Image: AP Photo/Silvia Izquierdo
We may earn a commission from links on this page.

In 1905, Albert Einstein derived that light was composed of particles by fitting his theory to just a handful of data points. This discovery changed our understanding of basic physics and helped usher in a new era of quantum mechanics. Today, scientists often need to interpret much larger data sets to drive discoveries.

A little more than a decade ago, the first sequencing of a human genome cost $100 million. Now, the same results cost no more than a used car. At about 0.8 to 1 terabyte, the full genome creates more than 4 million times the amount of data that Einstein was investigating. Some scientists and researchers are using tools that were developed by online commerce and search engines to tackle these new questions.

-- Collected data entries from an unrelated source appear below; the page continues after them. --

==> src/include/slpwk_pkg.sv <==
// Purpose: Shared constants and types for the sleep and wake-up controller
// Assumes: One 20 MHz clock that is also the oscillator period reference
// Notes:   All offsets, field positions and timing figures live here

package slpwk_pkg;

  // ****************************************
  // Register map
  // ****************************************
  localparam logic [13:0] ADDR_OPTION = 14'h0081;
  localparam logic [13:0] ADDR_CONFIG = 14'h2007;
  localparam logic [13:0] ADDR_STATUS = 14'h0003;

  // Option register fields
  localparam int OPT_PSA    = 3;
  localparam int OPT_PS_MSB = 2;
  localparam int OPT_PS_LSB = 0;
  localparam logic [7:0] OPTION_RESET = 8'hFF;

  // Configuration word fields
  localparam int CFG_CP_HI = 5;
  localparam int CFG_CP_LO = 4;
  localparam int CFG_WATCHDOG_ENABLE_CFG  = 2;
  localparam int CFG_OSC_HI = 1;
  localparam int CFG_OSC_LO = 0;
  localparam logic [7:0] CONFIG_MASK  = 8'h7F;
  localparam logic [7:0] CONFIG_RESET = 8'h7F;
  localparam logic [1:0] OSC_MODE_RC  = 2'h3;

  // Status bits
  localparam int STAT_PD = 3;
  localparam int STAT_TO = 4;

  // ****************************************
  // Interrupt sources
  // ****************************************
  localparam int IRQ_N = 10;
  // 0 ext pin, 1 port change, 2 timer1 async, 3 serial start/stop, 4 serial slave,
  // 5 capture, 6 parallel slave, 7 conversion on RC clock, 8 sync-slave usart, 9 timer0
  localparam logic [IRQ_N-1:0] WAKE_MASK = 10'h1FF;
  localparam logic [13:0] IRQ_VECTOR = 14'h0004;

  // ****************************************
  // Timing
  // ****************************************
  localparam int CLK_HZ     = 20_000_000;
  localparam int OSC_HZ     = 20_000_000;
  localparam int OST_TOSC   = 1024;
  localparam int OST_CYCLES = OST_TOSC * (CLK_HZ / OSC_HZ);
  localparam int WDT_MS     = 18;
  localparam int WDT_CYCLES_DOC = WDT_MS * (CLK_HZ / 1000);
  localparam int WDT_W      = 19;
  localparam int OST_W      = 11;

  // ****************************************
  // Serial program/verify
  // ****************************************
  localparam int CMD_BITS  = 6;
  localparam int DATA_BITS = 14;
  localparam logic [5:0] CMD_LOAD = 6'h02;
  localparam logic [5:0] CMD_READ = 6'h04;
  localparam logic [5:0] CMD_INC  = 6'h06;
  localparam logic [13:0] ID_BASE  = 14'h2000;
  localparam logic [13:0] PC_START = 14'h0000;
  localparam int ID_N = 4;

  typedef enum logic [1:0] {ST_RUN, ST_SLEEP, ST_OST} slpwk_state_t;
  typedef enum logic [1:0] {PH_CMD, PH_LOAD, PH_READ} slpwk_phase_t;

endpackage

Image for article titled Big data is leading scientists to ask bigger questions

In 2003 and 2004, Google published two papers that explained how the company repeatedly digests almost the entire internet to collect data for our searches every couple days and, eventually, hours. (Google recently moved away from this system of indexing onto something new that could log the Web in real-time and scale up to millions of machines.) The findings shook the industry. Often, to process tons of information, companies bought very expensive, very reliable, very fast computers that churned data as quickly as the newest technology could. Budgets being budgets, only a few of these premium boxes were in place at any one time. Instead, Google segmented the work into small pieces that were distributed onto thousands of cheaper computers that could produce the type of intelligence that we are now accustomed to in searches. If the old way was a single farm to grow flowers and collect pollen, then this new system was thousands of pollen-hoarding bees that distributed themselves to fields far and wide. The less expensive hardware now being employed to crunch data meant more computers were afforded in a budget while maintaining reliability. If a few computers went down, there were thousands left to pick up their duties.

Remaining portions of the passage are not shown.